● **Instructions for the task**
The answer must consist of every line from the entries below that contains the word "parameter".

● **Input**

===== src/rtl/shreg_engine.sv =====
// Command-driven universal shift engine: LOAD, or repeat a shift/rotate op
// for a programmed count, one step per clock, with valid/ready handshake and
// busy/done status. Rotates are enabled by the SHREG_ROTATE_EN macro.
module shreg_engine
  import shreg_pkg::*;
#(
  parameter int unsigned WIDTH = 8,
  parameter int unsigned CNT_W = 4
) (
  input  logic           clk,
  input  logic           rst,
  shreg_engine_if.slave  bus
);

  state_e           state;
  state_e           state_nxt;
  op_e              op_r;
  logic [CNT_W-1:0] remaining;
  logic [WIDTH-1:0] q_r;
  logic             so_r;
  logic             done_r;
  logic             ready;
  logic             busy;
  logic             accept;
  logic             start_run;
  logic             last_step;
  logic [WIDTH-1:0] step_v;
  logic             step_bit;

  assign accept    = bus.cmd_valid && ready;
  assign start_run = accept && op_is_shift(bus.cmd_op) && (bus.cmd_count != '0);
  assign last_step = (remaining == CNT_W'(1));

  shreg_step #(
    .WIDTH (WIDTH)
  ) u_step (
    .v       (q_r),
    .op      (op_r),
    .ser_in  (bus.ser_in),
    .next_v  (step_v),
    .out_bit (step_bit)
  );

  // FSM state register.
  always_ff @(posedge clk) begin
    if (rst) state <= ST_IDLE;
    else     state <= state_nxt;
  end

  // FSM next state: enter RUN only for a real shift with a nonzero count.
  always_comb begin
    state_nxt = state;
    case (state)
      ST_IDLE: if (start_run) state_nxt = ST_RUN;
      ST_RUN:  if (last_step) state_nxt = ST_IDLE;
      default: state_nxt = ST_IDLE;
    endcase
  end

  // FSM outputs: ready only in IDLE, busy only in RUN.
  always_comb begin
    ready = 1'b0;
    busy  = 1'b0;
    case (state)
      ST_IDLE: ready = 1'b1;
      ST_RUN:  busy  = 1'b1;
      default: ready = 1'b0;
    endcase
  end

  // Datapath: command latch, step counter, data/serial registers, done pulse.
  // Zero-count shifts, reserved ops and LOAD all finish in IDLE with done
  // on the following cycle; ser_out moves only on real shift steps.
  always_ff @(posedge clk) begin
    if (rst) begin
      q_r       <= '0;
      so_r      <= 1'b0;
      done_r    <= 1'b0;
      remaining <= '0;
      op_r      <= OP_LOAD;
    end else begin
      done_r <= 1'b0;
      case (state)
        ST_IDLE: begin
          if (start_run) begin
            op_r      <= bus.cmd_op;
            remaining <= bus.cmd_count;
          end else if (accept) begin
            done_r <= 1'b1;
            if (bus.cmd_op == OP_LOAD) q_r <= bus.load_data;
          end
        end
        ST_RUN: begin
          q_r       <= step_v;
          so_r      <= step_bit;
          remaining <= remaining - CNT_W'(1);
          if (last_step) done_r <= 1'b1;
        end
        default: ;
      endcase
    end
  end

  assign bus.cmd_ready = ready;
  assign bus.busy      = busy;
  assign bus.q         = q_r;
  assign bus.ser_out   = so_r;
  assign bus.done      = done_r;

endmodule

...

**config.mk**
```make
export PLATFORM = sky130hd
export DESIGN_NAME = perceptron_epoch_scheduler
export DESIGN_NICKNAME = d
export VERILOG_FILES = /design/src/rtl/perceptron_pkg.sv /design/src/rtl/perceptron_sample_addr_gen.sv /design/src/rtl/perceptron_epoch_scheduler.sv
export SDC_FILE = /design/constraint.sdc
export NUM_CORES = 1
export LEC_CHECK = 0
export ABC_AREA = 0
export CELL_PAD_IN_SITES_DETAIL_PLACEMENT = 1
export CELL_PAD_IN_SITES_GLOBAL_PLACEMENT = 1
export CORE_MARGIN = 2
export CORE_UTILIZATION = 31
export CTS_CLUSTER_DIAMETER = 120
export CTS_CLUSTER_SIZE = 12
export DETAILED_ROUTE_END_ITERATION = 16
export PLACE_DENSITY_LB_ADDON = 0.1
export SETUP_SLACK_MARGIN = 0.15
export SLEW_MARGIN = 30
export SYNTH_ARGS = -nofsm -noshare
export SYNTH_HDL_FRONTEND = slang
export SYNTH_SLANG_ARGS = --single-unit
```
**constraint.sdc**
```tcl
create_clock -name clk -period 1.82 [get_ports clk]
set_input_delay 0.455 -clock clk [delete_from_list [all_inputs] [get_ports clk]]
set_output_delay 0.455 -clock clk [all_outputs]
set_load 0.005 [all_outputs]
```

...

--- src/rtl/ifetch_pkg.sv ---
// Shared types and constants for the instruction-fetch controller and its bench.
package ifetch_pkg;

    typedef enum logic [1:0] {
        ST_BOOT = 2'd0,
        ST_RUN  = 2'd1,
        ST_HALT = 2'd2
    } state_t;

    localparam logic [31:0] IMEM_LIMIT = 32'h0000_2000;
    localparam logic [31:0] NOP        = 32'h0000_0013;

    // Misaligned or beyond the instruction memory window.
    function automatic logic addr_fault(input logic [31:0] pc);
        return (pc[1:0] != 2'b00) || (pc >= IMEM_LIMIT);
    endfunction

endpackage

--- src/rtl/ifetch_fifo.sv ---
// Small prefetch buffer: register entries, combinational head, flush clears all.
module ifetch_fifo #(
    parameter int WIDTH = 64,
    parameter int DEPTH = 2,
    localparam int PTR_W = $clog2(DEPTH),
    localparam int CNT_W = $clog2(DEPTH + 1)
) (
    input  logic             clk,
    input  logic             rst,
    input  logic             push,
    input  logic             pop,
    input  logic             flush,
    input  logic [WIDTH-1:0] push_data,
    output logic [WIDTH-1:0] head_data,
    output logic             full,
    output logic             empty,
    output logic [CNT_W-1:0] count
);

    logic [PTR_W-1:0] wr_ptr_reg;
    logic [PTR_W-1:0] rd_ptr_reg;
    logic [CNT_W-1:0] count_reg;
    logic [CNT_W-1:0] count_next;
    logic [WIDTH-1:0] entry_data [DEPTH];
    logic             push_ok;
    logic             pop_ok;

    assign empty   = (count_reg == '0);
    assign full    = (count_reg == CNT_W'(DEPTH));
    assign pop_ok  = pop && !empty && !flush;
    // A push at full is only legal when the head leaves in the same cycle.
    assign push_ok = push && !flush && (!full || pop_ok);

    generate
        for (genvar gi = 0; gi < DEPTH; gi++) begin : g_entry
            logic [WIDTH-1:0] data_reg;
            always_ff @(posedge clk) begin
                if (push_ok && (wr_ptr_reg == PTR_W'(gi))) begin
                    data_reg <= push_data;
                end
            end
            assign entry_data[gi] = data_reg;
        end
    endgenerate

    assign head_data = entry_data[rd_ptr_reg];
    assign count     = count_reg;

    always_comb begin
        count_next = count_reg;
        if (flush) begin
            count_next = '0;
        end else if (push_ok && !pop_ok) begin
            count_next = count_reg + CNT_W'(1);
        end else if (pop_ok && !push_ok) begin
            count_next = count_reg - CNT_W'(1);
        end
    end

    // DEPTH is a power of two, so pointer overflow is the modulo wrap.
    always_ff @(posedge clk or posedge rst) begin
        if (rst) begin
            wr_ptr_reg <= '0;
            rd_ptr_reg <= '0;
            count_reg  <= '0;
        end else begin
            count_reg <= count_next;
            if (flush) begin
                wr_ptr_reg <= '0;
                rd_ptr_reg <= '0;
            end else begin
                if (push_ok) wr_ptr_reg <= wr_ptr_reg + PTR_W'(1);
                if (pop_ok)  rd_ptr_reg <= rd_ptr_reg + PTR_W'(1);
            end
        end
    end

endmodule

● **Solved problem**
  parameter int unsigned WIDTH = 8,
  parameter int unsigned CNT_W = 4
    parameter int WIDTH = 64,
    parameter int DEPTH = 2,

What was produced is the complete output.